── Data to process

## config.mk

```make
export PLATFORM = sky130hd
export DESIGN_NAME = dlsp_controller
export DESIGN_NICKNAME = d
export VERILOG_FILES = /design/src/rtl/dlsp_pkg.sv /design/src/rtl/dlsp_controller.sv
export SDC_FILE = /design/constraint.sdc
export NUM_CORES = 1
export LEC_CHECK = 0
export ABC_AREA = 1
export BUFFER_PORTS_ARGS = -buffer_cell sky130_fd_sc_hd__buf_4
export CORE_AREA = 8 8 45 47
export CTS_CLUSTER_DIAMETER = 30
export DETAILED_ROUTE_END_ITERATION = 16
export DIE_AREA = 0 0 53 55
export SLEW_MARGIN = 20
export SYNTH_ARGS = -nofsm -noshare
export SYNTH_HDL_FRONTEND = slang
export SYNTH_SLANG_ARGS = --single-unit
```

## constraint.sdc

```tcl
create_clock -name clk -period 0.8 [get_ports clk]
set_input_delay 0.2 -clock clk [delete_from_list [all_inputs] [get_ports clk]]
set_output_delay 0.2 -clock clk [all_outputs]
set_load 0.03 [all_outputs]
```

────
── Data to process

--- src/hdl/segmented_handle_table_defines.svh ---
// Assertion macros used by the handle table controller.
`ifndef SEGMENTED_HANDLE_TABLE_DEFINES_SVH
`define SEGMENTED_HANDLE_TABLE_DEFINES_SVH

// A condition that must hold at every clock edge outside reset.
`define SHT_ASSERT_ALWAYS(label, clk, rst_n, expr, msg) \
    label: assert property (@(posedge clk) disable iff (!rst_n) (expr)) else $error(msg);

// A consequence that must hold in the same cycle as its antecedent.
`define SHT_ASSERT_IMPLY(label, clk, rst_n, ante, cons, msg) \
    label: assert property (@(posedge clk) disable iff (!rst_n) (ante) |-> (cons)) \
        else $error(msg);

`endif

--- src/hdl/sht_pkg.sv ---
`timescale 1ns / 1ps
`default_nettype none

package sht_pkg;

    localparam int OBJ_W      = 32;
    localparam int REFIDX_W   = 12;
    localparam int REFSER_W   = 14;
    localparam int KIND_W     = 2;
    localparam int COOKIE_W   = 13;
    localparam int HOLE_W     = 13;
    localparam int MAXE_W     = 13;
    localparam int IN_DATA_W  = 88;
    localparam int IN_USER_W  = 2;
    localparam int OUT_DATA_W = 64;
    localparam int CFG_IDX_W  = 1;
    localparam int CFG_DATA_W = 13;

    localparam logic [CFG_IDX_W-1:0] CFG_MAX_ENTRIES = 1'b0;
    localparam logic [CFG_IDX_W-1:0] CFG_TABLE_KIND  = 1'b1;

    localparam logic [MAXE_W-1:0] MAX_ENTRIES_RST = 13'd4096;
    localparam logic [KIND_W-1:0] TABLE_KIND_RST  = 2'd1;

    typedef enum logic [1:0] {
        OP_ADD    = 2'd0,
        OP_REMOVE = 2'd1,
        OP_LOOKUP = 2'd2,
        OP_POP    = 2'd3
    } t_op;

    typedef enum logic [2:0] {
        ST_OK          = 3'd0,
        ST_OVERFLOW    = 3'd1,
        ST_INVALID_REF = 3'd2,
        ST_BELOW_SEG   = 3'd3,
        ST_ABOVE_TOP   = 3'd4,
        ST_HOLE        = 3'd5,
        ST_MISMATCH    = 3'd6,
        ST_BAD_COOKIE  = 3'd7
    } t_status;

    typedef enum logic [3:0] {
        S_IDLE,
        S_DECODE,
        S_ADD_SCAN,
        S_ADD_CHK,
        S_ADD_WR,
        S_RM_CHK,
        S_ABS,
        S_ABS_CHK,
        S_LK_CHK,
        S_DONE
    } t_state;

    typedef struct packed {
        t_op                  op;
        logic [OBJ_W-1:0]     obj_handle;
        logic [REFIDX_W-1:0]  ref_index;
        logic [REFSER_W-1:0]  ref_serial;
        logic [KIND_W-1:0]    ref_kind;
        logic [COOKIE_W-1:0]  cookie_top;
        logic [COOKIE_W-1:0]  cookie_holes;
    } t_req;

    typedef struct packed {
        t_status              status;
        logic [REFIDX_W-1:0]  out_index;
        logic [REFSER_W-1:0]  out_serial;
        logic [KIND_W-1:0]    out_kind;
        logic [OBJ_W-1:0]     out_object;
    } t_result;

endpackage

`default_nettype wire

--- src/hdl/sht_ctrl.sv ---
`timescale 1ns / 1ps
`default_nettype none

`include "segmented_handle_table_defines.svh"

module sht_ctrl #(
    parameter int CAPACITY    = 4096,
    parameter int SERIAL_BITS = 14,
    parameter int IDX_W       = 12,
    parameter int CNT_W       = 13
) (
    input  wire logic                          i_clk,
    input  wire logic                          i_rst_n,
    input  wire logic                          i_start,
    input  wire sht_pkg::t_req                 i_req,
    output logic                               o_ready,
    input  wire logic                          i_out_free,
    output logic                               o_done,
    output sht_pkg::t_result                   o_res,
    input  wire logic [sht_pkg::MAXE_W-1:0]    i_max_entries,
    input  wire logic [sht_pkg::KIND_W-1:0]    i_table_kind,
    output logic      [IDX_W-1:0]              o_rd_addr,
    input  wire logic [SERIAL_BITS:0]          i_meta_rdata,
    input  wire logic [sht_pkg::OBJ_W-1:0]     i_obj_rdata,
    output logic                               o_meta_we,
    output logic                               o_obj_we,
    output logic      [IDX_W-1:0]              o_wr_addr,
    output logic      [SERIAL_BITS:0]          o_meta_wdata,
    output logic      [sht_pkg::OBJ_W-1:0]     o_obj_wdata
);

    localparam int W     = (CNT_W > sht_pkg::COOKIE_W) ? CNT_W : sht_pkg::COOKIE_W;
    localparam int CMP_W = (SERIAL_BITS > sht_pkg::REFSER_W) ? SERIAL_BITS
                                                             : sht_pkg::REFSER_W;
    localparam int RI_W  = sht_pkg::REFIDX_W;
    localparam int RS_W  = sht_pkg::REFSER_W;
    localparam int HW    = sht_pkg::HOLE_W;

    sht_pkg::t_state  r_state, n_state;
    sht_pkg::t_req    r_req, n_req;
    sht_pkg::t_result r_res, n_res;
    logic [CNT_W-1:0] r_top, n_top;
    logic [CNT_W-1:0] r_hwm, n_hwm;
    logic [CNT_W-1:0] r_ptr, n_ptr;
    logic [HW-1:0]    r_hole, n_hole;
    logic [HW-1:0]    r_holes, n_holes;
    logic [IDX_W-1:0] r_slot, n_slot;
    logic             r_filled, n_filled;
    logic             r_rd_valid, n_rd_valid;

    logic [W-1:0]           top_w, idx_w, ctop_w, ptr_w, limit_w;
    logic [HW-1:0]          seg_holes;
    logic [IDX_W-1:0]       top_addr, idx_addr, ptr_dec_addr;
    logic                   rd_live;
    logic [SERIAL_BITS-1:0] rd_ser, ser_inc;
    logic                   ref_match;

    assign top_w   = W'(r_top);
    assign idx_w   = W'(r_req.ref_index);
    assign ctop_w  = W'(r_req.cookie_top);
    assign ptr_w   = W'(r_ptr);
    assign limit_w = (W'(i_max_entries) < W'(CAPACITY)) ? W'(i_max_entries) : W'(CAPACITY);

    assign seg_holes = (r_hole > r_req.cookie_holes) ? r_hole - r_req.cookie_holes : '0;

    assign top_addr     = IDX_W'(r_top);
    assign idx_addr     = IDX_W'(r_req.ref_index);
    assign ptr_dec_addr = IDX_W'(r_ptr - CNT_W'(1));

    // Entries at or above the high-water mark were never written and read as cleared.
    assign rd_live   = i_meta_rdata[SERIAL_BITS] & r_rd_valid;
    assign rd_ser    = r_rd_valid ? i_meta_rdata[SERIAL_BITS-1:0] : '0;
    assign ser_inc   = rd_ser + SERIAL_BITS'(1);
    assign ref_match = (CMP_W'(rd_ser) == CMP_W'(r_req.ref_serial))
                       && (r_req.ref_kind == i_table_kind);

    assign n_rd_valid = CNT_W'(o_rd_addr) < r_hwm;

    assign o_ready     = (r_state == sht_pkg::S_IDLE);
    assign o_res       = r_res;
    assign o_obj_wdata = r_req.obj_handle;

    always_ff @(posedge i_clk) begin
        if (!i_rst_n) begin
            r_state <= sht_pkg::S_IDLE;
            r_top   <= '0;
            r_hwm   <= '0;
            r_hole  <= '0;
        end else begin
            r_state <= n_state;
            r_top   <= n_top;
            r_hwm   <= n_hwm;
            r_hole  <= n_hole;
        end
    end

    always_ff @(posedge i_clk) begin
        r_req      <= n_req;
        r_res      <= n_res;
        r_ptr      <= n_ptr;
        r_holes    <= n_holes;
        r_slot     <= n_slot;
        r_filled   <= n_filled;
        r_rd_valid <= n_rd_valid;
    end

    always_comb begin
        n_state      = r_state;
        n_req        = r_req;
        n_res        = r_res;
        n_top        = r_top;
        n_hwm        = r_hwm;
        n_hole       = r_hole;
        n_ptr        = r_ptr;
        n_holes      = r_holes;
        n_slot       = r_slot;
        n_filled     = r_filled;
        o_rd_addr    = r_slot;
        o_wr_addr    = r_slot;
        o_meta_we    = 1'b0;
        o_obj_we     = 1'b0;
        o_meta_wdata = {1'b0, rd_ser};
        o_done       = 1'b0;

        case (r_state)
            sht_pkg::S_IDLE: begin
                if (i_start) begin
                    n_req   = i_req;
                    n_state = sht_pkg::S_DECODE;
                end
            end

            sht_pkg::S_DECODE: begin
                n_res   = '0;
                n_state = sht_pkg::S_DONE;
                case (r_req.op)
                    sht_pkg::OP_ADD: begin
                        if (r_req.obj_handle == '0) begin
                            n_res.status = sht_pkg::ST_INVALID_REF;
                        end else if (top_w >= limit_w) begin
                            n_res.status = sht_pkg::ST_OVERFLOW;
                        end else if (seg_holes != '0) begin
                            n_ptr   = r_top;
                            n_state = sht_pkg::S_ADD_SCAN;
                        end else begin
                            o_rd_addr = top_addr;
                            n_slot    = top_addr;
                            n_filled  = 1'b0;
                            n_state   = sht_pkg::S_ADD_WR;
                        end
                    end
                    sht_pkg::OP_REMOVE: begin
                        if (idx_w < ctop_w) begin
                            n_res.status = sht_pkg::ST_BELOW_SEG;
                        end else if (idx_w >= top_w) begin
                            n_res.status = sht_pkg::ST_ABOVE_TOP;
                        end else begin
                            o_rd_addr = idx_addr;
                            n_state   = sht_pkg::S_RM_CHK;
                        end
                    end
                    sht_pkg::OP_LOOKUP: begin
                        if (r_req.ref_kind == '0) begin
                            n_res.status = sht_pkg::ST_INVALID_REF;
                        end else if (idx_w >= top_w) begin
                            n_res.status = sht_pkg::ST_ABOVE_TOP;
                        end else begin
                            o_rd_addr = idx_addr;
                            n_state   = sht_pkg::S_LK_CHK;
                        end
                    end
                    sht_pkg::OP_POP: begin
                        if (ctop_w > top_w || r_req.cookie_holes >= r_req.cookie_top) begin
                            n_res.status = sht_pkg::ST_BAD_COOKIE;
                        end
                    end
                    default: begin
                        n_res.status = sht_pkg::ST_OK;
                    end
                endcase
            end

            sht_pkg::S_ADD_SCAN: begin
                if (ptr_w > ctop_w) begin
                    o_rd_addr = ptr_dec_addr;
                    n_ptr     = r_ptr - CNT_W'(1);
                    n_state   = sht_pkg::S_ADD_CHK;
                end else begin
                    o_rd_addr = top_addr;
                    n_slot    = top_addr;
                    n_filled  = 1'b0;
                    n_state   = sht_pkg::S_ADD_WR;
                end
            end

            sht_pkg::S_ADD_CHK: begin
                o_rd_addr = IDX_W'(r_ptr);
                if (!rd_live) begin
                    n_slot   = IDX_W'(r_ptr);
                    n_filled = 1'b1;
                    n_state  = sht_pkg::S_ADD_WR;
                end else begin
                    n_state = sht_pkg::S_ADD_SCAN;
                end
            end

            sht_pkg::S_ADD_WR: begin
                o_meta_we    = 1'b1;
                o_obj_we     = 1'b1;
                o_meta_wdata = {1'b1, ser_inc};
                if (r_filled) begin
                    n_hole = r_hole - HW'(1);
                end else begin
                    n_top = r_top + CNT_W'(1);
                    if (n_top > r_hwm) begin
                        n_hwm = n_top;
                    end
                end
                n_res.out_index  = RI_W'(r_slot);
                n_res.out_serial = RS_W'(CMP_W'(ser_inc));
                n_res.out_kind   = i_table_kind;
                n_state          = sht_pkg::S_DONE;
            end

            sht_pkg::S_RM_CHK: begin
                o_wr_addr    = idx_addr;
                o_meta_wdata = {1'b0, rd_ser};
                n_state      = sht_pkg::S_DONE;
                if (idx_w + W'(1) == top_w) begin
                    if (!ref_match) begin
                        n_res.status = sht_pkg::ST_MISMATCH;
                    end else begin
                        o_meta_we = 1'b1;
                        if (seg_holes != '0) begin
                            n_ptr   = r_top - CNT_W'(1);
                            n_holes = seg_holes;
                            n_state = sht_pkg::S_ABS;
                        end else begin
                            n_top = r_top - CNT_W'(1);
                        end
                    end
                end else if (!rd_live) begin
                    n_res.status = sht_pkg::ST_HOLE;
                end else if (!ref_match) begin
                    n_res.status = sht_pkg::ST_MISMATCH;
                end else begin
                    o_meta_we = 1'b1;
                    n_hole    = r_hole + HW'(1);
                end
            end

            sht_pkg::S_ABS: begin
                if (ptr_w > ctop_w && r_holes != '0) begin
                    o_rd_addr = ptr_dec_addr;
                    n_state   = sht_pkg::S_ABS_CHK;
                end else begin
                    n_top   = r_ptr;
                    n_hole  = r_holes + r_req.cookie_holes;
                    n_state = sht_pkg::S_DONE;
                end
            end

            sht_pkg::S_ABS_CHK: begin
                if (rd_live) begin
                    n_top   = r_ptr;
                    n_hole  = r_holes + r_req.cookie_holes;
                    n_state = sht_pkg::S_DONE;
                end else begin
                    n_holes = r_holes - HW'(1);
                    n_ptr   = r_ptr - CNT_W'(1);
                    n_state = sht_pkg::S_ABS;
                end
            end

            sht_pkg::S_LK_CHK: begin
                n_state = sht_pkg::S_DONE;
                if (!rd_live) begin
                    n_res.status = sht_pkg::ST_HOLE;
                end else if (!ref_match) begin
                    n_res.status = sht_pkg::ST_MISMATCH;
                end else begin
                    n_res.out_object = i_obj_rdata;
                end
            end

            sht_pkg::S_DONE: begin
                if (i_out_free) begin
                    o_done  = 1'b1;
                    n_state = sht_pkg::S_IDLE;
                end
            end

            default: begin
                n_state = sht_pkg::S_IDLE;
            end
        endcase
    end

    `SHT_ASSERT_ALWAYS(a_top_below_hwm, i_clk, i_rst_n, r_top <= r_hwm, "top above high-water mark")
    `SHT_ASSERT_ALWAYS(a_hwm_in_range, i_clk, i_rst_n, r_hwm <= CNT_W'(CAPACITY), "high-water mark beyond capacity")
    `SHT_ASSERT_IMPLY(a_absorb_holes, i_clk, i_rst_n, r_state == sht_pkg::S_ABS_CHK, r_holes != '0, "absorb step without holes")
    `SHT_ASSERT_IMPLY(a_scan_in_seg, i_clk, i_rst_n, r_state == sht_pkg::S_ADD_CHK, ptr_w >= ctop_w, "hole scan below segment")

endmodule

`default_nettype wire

────

Work instructions:
In the entries above, the lines between the one holding "logic [IDX_W-1:0] r_slot, n_slot;" and the one holding "(r_state == sht_pkg::S_IDLE);", inclusive, are to be printed exactly as written, and those alone.

Exercise answer:
    logic [IDX_W-1:0] r_slot, n_slot;
    logic             r_filled, n_filled;
    logic             r_rd_valid, n_rd_valid;

    logic [W-1:0]           top_w, idx_w, ctop_w, ptr_w, limit_w;
    logic [HW-1:0]          seg_holes;
    logic [IDX_W-1:0]       top_addr, idx_addr, ptr_dec_addr;
    logic                   rd_live;
    logic [SERIAL_BITS-1:0] rd_ser, ser_inc;
    logic                   ref_match;

    assign top_w   = W'(r_top);
    assign idx_w   = W'(r_req.ref_index);
    assign ctop_w  = W'(r_req.cookie_top);
    assign ptr_w   = W'(r_ptr);
    assign limit_w = (W'(i_max_entries) < W'(CAPACITY)) ? W'(i_max_entries) : W'(CAPACITY);

    assign seg_holes = (r_hole > r_req.cookie_holes) ? r_hole - r_req.cookie_holes : '0;

    assign top_addr     = IDX_W'(r_top);
    assign idx_addr     = IDX_W'(r_req.ref_index);
    assign ptr_dec_addr = IDX_W'(r_ptr - CNT_W'(1));

    // Entries at or above the high-water mark were never written and read as cleared.
    assign rd_live   = i_meta_rdata[SERIAL_BITS] & r_rd_valid;
    assign rd_ser    = r_rd_valid ? i_meta_rdata[SERIAL_BITS-1:0] : '0;
    assign ser_inc   = rd_ser + SERIAL_BITS'(1);
    assign ref_match = (CMP_W'(rd_ser) == CMP_W'(r_req.ref_serial))
                       && (r_req.ref_kind == i_table_kind);

    assign n_rd_valid = CNT_W'(o_rd_addr) < r_hwm;

    assign o_ready     = (r_state == sht_pkg::S_IDLE);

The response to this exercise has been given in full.